Und wieder bitten alle, dass er hereinkommen möchte, doch er will nicht, ehe die junge Braut nicht selber erscheint, um ihn einzuladen. Da kam die Braut selber heraus und bittet ihn. Doch er sie - schwupp - aufs Ross, gab ihm noch einen Hieb, damit es schneller laufen sollte, und galoppierte mit Gepolter von dannen. Alle schrieen ihm nach: »Haltet ihn! Haltet ihn! Die Braut raubt er!« Aber wo denkst du hin - er war schon Gott weiß wo. Er stürmte nach Hause - die Braut und das Ross in seinen kleinen Wohnspeicher, die schönen Kleider zog er in dem Speicher aus, Schloss ab und ging in das Wohnhaus, stieg auf den Ofen und nahm seine Arbeit wieder auf.

Da kamen seine Brüder von der Hochzeit zurück, und er fragt sie: »Na, wie war's, liebe Brüderlein, war es eine schöne Hochzeit?« Die sagten, dass alles vergebens gewesen sei, und erzählten, wie es gekommen war: dass wieder irgendein Herr ihnen den Rücken gegerbt hätte, wie er die Braut gepackt und so schnell davon geritten sei, dass ihn niemand hätte einholen können. Der Dumme fragte wieder: »Vielleicht habe ich das gemacht?« Doch die Brüder schrieen ihn an, und damit war Schluss.

Als einige Tage verstrichen waren, sagte der Dummkopf: »Na, liebe Brüderlein, jetzt wollen wir doch einmal in unsere kleinen Wohnspeicher gehen und nachsehen, was ein jeder von uns hat.« Die klugen Brüder sagen: »Gehen wir!« Sie gingen hin. Zuerst nahm der älteste Bruder einen Schlegel, schlug damit - bums! - gegen die Ecke seines Speicherhäuschens: da antwortete innen das Geraschel der Bastschuhe.

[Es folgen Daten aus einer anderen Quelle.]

Source: an optimization exercise on an open RTL-to-GDS flow (aim: small area and a short achievable clock period). Production flows keep margins and buffers that such runs may drop. The RTL was checked by simulation tests, not by an equivalence proof against the original design. Power is estimated from default activity; no workload was simulated.

==> design.v <==
module rf_aoi3( a1, a2, b1, b2, c1, c2, y );
	input a1, a2, b1, b2, c1, c2;
	output y;
	assign y = ~( ( a1 & a2 ) | ( b1 & b2 ) | ( c1 & c2 ) );
endmodule
module rf_rdbit( d, s, y );
	input [31:1] d, s;
	output y;
	wire [10:0] t;
	genvar k;
	generate
		for ( k = 0; k < 10; k = k + 1 ) begin : g
			rf_aoi3 u( .a1(d[3*k+1]), .a2(s[3*k+1]), .b1(d[3*k+2]), .b2(s[3*k+2]), .c1(d[3*k+3]), .c2(s[3*k+3]), .y(t[k]) );
		end
	endgenerate
	assign t[10] = ~( d[31] & s[31] );
	assign y = ~&t;
endmodule
module rf_2r1w( clk, we, wn, wd, rn1, rn2, rd1, rd2 );
	input clk, we;
	input [4:0] wn, rn1, rn2;
	input [31:0] wd;
	output [31:0] rd1, rd2;
	reg [31:0] r [31:1];
	always @( posedge clk ) begin
		if ( we )
			r[wn] <= wd;
	end
	reg [31:1] s1, s2;
	integer i;
	always @* begin
		for ( i = 1; i < 32; i = i + 1 ) begin
			s1[i] = ( rn1 == i );
			s2[i] = ( rn2 == i );
		end
	end
	genvar b, j;
	generate
		for ( b = 0; b < 32; b = b + 1 ) begin : gb
			wire [31:1] col;
			for ( j = 1; j < 32; j = j + 1 ) begin : c
				assign col[j] = r[j][b];
			end
			rf_rdbit p1( .d(col), .s(s1), .y(rd1[b]) );
			rf_rdbit p2( .d(col), .s(s2), .y(rd2[b]) );
		end
	endgenerate
endmodule
module mips_single( clk, rst, imem_addr, imem_rdata, dmem_addr, dmem_wdata, dmem_re, dmem_we, dmem_rdata,
                    rf_we, rf_waddr, rf_wdata );
	input clk, rst;
	output [31:0] imem_addr;
	input  [31:0] imem_rdata;
	output [31:0] dmem_addr, dmem_wdata;
	output dmem_re, dmem_we;
	input  [31:0] dmem_rdata;
	output rf_we;
	output [4:0] rf_waddr;
	output [31:0] rf_wdata;
	reg  [31:2] pc;
	wire [31:2] pc4 = pc + 30'd1;
	reg         m_taken;
	reg  [31:0] m_alu;
	always @( posedge clk ) begin
		if ( rst )
			pc <= 30'd0;
		else
			pc <= m_taken ? m_alu[31:2] : pc4;
	end
	assign imem_addr = { pc, 2'b00 };
	reg [31:0] d_ins;
	reg [31:2] d_pc4;
	reg        d_v;
	always @( posedge clk ) begin
		d_ins <= imem_rdata;
		d_pc4 <= pc4;
		d_v   <= ~rst;
	end
	wire [5:0]  op  = d_ins[31:26];
	wire [4:0]  rs  = d_ins[25:21];
	wire [4:0]  rt  = d_ins[20:16];
	wire [4:0]  rd  = d_ins[15:11];
	wire [15:0] imm = d_ins[15:0];
	wire [5:0]  fn  = d_ins[5:0];
	wire i_r   = ~( op[5] | op[3] | op[2] | op[1] );   
	wire i_lw  = op[5] & ~op[3];                       
	wire i_sw  = op[5] &  op[3];                       
	wire i_ori = op[3] & ~op[5];                       
	wire i_br  = op[2] & ~op[3];                       
	wire i_j   = op[1] & ~op[5];                       
	wire [4:0] wn   = i_r ? rd : rt;
	wire       wr   = d_v & ( i_r | i_ori | i_lw ) & ( wn != 5'd0 );
	wire c_sll = i_r & ~fn[5];
	wire c_log = ( i_r & fn[2] ) | i_ori;
	wire c_or  = fn[0] | i_ori;
	wire c_slt = i_r & fn[3];
	wire c_sub = ( i_r & fn[1] ) | i_br;
	wire c_imm = i_ori | op[5];
	wire c_ext = imm[15] & ~i_ori;
	wire c_jb  = i_br | i_j;
	wire [31:2] b_tgt  = d_pc4 + { {14{imm[15]}}, imm };
	wire [31:2] target = i_j ? { d_pc4[31:28], d_ins[25:0] } : b_tgt;
	wire [31:0] rd1, rd2;
	reg         w_we;
	reg  [4:0]  w_n;
	reg  [31:0] w_data;
	rf_2r1w RF( .clk(clk), .we(w_we), .wn(w_n), .wd(w_data), .rn1(rs), .rn2(rt), .rd1(rd1), .rd2(rd2) );
	wire [31:0] bsel = c_imm ? { {16{c_ext}}, imm } : rd2;
	wire [31:0] bop  = bsel ^ {32{c_sub}};
	reg [31:0] e_a, e_b, e_bop;
	reg [4:0]  e_sh;
	reg        e_cin, e_sll, e_or, e_arith, e_slt, e_jb, e_bne;
	reg [31:2] e_target;
	reg [4:0]  e_wn;
	reg        e_we, e_lw, e_sw, e_br, e_j;
	always @( posedge clk ) begin
		e_a <= rd1;
		e_b <= rd2;
		e_bop <= bop;
		e_sh <= imm[10:6];
		e_cin <= c_sub;
		e_sll <= c_sll;
		e_or  <= c_or;
		e_arith <= ~( c_sll | c_log | c_slt | c_jb );
		e_slt <= c_slt;
		e_jb  <= c_jb;
		e_bne <= op[0];
		e_target <= target;
		e_wn <= wn;
		if ( rst ) begin
			e_we <= 1'b0; e_lw <= 1'b0; e_sw <= 1'b0; e_br <= 1'b0; e_j <= 1'b0;
		end else begin
			e_we <= wr; e_lw <= d_v & i_lw; e_sw <= d_v & i_sw; e_br <= d_v & i_br; e_j <= d_v & i_j;
		end
	end
	wire [32:0] sum33 = { e_a, 1'b1 } + { e_bop, e_cin };
	wire [31:0] sum   = sum33[32:1];
	wire [31:0] shl   = e_b << e_sh;
	wire [31:0] logv  = e_or ? ( e_a | e_bop ) : ( e_a & e_bop );
	wire [31:0] other = e_jb ? { e_target, 2'b00 } : e_sll ? shl : e_slt ? 32'd0 : logv;
	wire        eq    = &( e_a ^ e_bop );
	wire        taken = e_j | ( e_br & ( eq ^ e_bne ) );
	wire [31:0] res   = e_arith ? sum : { other[31:1], other[0] | ( e_slt & sum[31] ) };
	reg [31:0] m_sd;
	reg [4:0]  m_wn;
	reg        m_we, m_lw, m_sw;
	always @( posedge clk ) begin
		m_alu <= res;
		m_sd  <= e_b;
		m_wn <= e_wn;
		if ( rst ) begin
			m_we <= 1'b0; m_lw <= 1'b0; m_sw <= 1'b0; m_taken <= 1'b0;
		end else begin
			m_we <= e_we; m_lw <= e_lw; m_sw <= e_sw; m_taken <= taken;
		end
	end
	assign dmem_addr  = m_alu;
	assign dmem_wdata = m_sd;
	assign dmem_re    = m_lw;
	assign dmem_we    = m_sw;
	always @( posedge clk ) begin
		w_data <= m_lw ? dmem_rdata : m_alu;
		w_n <= m_wn;
		if ( rst )
			w_we <= 1'b0;
		else
			w_we <= m_we;
	end
	assign rf_we    = w_we;
	assign rf_waddr = w_n;
	assign rf_wdata = w_data;
endmodule
==> flow/run.sh <==
#!/bin/bash
# Standard ORFS layout (the standard.sh, synthesis unchanged), with:
#  - timing repair aimed below the 15 ns clock (setup margin), so the achieved
#    period is pushed towards what the design's IO paths allow;
#  - port buffers made from buf_2 cells instead of the default choice.
# Each make step's full output is in orfs/logs; the make output is in flow_make.log.
set -euo pipefail
bash standard.sh \
  SETUP_SLACK_MARGIN=10.85 \
  "BUFFER_PORTS_ARGS=-buffer_cell sky130_fd_sc_hd__buf_2" \
  finish > flow_make.log 2>&1
==> standard.sh <==
#!/bin/bash
# synth_recipe.tcl (not shown) runs the flow's synth.tcl, then flattens the netlist and writes it again
# the make line also repeats each setting of config.mk as NAME=value (left out here)
make -C /OpenROAD-flow-scripts/flow DESIGN_CONFIG=/design/flow/config.mk WORK_HOME=/design/flow/orfs CLKGATE_MAP_FILE= SYNTH_SCRIPT=/design/flow/synth_recipe.tcl "${@:-finish}"
==> config.mk <==
export PLATFORM = sky130hd
export DESIGN_NAME = mips_single
export DESIGN_NICKNAME = mips_single
export VERILOG_FILES = /design/flow/design.v
export SDC_FILE = /design/flow/constraint.sdc
export NUM_CORES = 4
export LEC_CHECK = 0
export CAP_MARGIN = 20
export CORE_MARGIN = 2
export CORE_UTILIZATION = 50
export CTS_CLUSTER_DIAMETER = 80
export CTS_CLUSTER_SIZE = 20
export PLACE_DENSITY = 0.6
export SLEW_MARGIN = 20
export SYNTH_HIERARCHICAL = 1
export SYNTH_MINIMUM_KEEP_SIZE = 0
==> constraint.sdc <==
create_clock -name core_clock -period 15.0 [get_ports {clk}]
set_input_delay 3.0000 -clock core_clock [delete_from_list [all_inputs] [get_ports {clk}]]
set_output_delay 3.0000 -clock core_clock [all_outputs]
set_load 0.01 [all_outputs]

Sie gingen zum zweiten: bei dem war es ebenso. Sie gingen zum Speicherhäuschen des Dummen und lachten. Die klugen Brüder sagen: »Was wird da von den leeren Wänden für ein Ton kommen?« Der Dummkopf ergriff den Schlegel, krach! - schlug er wuchtig gegen die Ecke seines Speicherhäuschens - und da fingen die Mädchen an zu singen, die Rosse zu wiehern, dass es lieblich anzuhören war! Die Brüder bedrängten ihn mit Bitten, ihnen doch zu zeigen, was da drinnen ist. Er wollte es ihnen anfänglich nicht zeigen, aber als sie ihn gar so sehr baten, zeigte er es ihnen.

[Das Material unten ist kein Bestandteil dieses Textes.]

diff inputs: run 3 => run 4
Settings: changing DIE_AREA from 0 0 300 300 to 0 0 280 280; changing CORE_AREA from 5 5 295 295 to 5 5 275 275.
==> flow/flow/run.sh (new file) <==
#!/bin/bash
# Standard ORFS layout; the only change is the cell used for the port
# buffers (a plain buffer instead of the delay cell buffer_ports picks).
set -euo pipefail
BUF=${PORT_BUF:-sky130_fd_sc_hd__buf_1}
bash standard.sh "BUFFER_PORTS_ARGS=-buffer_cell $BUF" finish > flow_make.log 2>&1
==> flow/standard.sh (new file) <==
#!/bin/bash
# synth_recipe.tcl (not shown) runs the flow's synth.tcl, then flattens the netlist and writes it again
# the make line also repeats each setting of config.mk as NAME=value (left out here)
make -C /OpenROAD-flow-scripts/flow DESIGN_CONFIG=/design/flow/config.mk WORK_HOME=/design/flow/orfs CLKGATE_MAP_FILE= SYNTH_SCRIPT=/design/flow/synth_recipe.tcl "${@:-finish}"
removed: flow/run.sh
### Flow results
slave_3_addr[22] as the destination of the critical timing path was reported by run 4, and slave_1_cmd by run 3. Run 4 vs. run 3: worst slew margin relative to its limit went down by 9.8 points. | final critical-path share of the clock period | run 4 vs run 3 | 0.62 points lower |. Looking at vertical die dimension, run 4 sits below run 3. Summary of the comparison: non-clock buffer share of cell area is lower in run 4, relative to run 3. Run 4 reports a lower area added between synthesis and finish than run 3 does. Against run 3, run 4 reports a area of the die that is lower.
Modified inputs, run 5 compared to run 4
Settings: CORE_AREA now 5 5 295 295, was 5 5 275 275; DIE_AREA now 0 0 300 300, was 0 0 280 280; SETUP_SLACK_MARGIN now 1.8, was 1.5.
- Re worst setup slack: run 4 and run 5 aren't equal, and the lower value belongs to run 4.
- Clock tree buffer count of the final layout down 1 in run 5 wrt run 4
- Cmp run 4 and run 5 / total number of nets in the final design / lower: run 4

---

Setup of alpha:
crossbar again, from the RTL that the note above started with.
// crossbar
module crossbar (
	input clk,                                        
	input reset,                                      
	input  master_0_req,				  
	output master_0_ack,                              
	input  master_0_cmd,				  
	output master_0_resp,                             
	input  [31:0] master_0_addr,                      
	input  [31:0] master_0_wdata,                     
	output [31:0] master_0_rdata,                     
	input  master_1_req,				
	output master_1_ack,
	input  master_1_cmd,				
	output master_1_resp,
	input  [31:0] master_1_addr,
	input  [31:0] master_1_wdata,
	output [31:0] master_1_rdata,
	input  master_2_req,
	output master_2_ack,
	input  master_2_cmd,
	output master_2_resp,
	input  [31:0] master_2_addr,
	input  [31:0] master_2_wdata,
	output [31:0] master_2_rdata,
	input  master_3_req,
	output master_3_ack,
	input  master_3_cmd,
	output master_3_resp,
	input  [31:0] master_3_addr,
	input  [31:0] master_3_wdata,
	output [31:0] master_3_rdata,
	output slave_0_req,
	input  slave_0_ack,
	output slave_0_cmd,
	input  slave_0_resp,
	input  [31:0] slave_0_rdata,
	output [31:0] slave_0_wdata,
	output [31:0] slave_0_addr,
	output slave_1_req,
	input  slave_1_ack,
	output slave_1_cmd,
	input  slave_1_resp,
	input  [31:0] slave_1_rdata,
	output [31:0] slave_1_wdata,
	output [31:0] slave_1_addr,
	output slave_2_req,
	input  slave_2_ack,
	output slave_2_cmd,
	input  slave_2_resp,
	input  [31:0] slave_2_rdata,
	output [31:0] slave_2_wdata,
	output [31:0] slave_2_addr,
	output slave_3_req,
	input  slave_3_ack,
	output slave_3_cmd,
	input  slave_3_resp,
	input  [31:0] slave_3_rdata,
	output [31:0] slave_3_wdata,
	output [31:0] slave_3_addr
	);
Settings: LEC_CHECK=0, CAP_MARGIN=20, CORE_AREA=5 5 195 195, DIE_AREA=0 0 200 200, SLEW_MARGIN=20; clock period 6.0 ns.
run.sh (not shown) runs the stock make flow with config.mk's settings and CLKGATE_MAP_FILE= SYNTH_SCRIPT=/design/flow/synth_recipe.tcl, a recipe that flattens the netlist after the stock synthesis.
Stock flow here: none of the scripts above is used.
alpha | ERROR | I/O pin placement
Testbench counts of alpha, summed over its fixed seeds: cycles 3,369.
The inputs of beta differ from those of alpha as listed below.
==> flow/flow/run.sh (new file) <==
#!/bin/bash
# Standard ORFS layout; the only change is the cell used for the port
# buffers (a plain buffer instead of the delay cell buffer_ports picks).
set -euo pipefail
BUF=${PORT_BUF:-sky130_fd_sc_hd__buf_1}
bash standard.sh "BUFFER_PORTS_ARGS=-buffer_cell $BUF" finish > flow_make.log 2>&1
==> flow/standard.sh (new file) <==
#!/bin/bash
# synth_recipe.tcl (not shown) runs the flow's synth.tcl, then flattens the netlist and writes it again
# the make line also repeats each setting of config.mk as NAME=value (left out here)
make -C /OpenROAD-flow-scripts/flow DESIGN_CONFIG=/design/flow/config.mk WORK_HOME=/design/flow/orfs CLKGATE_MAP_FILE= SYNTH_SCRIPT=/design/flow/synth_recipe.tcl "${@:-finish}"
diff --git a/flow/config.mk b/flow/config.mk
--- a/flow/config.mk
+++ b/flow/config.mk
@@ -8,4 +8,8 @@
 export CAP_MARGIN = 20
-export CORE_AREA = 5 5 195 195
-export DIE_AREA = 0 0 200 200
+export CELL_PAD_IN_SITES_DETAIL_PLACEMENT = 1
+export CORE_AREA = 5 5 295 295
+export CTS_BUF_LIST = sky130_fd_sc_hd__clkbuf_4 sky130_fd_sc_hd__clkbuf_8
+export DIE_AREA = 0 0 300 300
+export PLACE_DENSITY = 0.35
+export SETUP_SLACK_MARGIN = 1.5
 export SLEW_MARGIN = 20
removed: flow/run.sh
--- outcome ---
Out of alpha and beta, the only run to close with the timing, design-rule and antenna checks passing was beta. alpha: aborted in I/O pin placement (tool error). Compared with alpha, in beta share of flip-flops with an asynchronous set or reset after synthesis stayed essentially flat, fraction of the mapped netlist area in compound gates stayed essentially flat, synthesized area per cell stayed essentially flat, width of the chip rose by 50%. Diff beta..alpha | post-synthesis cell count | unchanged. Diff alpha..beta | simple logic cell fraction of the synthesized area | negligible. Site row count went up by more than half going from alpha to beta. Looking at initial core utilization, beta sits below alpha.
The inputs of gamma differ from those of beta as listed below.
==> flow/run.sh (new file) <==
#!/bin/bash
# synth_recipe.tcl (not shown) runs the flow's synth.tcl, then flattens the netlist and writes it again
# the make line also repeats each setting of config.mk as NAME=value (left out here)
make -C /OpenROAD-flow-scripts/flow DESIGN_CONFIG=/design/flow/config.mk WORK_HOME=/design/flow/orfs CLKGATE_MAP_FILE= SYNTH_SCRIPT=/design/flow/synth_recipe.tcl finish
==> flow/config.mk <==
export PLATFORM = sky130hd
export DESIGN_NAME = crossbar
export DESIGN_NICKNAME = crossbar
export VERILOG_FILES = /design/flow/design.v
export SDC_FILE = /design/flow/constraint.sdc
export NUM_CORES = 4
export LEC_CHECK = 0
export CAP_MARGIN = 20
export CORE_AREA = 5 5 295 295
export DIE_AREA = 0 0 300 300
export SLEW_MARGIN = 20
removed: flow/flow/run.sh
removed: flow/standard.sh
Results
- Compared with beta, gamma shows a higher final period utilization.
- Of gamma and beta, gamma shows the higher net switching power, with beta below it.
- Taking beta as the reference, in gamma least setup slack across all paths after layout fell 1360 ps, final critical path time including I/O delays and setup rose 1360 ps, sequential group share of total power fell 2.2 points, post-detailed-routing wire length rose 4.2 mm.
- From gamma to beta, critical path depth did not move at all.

Die klugen Brüder schauten und schauten, mit hängender Zunge, mit abstehenden Ohren, und sagen: »Bruder, für dich allein sind drei doch zu viel. Besser, wir teilen sie unter uns! Wir werden dir ein paar Dutzend Bastschuhe geben, und du gibst jedem von uns ein Mädchen. Danach können wir wieder leben wie früher.« Der Dummkopf war damit einverstanden, er bekam einige Dutzend Paare Bastschuhe und heiratete das jüngste Mädchen, und die klugen Brüder heirateten die beiden älteren. Sie luden zur Hochzeit auch die ehemaligen Bräutigame der Mädchen ein. Der Dummkopf hatte sich einen angetrunken und tanzte und tanzte, dass er beim Tanzen alle Bastschuhe zerriss!